14 DAY TRIAL // Researchers at the University of Michigan managed to mimic a heartbeat outside of the body, mimicking fundamental physical rhythms like the heartbeat.
Developed as a "lab on a chip," microfluidic devices that can be extremely useful when performing complex laboratory functions in a tiny space.
Being an instant success in heartbeat mimicking, researchers have already started testing cardiovascular drugs and blood thinners, where blood flow and its accurate simulation can help develop new studies and medical solutions.
Apparently, cells will react more natural when subjected to the pulsing rhythms inside a body or when in motion, instead of the static environment of the lab. This way doctors will be able to test and simulate cell motion much more accurately before testing on live subjects.

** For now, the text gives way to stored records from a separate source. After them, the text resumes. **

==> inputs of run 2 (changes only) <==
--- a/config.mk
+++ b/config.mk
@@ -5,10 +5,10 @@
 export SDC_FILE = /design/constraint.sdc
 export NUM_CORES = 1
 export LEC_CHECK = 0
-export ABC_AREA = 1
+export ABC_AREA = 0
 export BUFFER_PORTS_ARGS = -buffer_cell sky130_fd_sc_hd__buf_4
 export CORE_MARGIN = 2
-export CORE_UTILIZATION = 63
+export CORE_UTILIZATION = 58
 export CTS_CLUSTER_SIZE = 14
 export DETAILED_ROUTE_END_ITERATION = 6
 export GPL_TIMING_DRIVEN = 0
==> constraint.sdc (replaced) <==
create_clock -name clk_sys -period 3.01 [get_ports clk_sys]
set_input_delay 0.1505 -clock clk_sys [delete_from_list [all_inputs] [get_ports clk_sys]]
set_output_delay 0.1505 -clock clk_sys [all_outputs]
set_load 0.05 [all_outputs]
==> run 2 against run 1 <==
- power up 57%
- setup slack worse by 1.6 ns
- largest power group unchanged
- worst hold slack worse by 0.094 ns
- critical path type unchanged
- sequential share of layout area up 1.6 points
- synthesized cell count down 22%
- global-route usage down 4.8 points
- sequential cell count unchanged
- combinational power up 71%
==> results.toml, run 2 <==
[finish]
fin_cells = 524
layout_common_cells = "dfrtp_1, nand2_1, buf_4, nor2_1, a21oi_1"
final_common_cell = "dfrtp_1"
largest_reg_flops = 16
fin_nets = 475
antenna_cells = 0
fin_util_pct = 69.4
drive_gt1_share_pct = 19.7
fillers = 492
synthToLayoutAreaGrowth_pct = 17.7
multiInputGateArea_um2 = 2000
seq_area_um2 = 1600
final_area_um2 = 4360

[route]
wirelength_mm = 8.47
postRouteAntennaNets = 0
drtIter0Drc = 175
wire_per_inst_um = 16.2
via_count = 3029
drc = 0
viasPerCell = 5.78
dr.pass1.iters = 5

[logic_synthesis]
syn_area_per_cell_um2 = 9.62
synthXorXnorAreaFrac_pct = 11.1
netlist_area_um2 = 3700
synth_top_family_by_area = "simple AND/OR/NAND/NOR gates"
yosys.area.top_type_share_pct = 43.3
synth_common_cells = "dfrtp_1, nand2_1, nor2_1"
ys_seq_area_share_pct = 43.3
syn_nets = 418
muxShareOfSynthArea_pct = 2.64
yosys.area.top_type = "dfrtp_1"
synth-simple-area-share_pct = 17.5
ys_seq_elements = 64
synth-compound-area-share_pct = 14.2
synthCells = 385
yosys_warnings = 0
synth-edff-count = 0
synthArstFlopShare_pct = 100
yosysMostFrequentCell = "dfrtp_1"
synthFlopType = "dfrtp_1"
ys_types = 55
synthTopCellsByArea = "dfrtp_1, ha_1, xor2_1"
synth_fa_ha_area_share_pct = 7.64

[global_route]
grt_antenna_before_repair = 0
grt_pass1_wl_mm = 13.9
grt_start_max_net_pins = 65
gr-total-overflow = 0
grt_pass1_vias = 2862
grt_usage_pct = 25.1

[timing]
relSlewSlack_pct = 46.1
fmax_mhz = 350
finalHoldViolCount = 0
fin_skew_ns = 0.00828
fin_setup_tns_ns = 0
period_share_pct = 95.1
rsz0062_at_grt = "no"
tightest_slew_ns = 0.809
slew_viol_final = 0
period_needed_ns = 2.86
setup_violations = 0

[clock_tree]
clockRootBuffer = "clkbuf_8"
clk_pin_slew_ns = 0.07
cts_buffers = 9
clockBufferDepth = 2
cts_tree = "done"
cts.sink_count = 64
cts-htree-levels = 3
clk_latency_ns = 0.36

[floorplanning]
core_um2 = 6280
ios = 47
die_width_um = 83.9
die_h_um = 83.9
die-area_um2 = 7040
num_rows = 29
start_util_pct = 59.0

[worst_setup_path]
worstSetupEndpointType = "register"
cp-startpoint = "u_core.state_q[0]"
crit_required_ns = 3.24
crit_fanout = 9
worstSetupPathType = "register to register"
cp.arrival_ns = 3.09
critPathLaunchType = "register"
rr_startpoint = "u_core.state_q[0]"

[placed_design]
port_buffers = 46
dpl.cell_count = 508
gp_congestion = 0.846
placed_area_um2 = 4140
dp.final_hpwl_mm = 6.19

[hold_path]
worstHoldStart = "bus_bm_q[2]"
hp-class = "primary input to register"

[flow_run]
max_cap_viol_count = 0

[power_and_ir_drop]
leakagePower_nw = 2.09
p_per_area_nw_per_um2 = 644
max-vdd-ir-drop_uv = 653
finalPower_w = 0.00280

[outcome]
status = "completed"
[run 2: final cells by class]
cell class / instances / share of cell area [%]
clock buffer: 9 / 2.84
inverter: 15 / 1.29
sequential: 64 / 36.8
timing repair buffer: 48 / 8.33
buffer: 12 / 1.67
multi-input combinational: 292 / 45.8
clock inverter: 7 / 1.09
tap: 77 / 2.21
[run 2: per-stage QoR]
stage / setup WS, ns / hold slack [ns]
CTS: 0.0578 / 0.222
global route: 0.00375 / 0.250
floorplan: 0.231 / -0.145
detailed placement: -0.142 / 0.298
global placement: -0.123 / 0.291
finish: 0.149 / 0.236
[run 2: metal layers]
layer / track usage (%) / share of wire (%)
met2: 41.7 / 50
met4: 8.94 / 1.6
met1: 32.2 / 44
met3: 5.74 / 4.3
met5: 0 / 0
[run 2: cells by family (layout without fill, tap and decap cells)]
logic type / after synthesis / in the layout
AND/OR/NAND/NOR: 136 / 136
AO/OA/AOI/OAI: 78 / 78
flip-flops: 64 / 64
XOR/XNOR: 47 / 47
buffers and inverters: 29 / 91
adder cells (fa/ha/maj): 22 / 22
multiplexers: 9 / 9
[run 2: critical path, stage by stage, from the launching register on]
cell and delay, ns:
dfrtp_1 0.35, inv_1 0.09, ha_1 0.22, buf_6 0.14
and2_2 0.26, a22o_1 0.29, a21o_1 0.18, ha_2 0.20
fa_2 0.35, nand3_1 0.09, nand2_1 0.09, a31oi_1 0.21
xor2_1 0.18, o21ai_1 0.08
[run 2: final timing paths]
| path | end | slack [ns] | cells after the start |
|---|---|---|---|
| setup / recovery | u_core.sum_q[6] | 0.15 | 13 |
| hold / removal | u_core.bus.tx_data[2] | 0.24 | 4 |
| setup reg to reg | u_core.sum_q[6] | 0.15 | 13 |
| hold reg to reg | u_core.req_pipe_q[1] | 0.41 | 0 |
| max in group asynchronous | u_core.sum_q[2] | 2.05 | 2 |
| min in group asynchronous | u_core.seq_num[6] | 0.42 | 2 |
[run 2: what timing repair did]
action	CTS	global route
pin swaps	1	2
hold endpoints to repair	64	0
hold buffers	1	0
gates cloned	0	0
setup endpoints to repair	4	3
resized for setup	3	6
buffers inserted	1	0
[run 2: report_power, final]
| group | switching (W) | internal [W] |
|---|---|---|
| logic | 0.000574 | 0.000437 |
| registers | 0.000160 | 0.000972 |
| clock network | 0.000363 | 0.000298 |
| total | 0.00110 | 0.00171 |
**config.mk**
```make
export PLATFORM = sky130hd
export DESIGN_NAME = bnn_stream_unit
export DESIGN_NICKNAME = d
export VERILOG_FILES = /design/src/rtl/bnn_pkg.sv /design/src/rtl/bnn_word_popcnt.sv /design/src/rtl/bnn_stream_unit.sv
export SDC_FILE = /design/constraint.sdc
export NUM_CORES = 1
export LEC_CHECK = 0
export CELL_PAD_IN_SITES_DETAIL_PLACEMENT = 0
export CELL_PAD_IN_SITES_GLOBAL_PLACEMENT = 1
export CORE_MARGIN = 4
export CORE_UTILIZATION = 28
export CTS_CLUSTER_DIAMETER = 50
export DETAILED_ROUTE_END_ITERATION = 8
export PLACE_DENSITY_LB_ADDON = 0.1
export SETUP_SLACK_MARGIN = 0.1
export SLEW_MARGIN = 10
export SYNTH_ARGS = -nofsm -noshare
export SYNTH_HDL_FRONTEND = slang
export SYNTH_SLANG_ARGS = --single-unit
```
**constraint.sdc**
```tcl
create_clock -name clk -period 8.1 [get_ports clk]
set_clock_uncertainty 0.1 [all_clocks]
set_input_delay 1.215 -clock clk [delete_from_list [all_inputs] [get_ports clk]]
set_output_delay 1.215 -clock clk [all_outputs]
set_load 0.1 [all_outputs]
```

Just to make an idea on how primitive heartbeat simulations were outside of a body before this new heart-on-a-chip arrived, doctors had to operate a syringe pump operated by a lab technician for a limited amount of time. The new device not only eliminated the human factor in simulating a heartbeat, but can also operate in infinitely longer amounts of time.
Perfection through simplicity
Also the chip itself is highly customizable, allowing the scientists to set different flow speeds on different channels to simulate the different speeds of blood movement on a septic patient blood vessel.
Developed by Biointerfaces Institute and Michigan Center for Integrative Research Critical Care, this advanced chip uses an intricate network of microscopic, gravity-driven channels, capacitors and switches to make liquids flow across it in an unlimited variety of pulses and flow rates. The chip operates much like an electronic processor in a computer, but it uses fluid instead of electricity.
It enables researchers to test new therapies on human cell samples that have been injected into the device, in an environment that successfully mimics conditions inside the body.
During the chip's manufacturing process, the Biointerfaces team will custom-design each chip to exact specifications, and afterwards it uses a combination of soft lithography and photolithography to mold the chip out of silicon rubber at a cost of only a few cents each!
Although the chip is not ready for commercialization, the team behind it will probably start sharing the design and research results with other scientists, on a noncommercial basis fairly soon.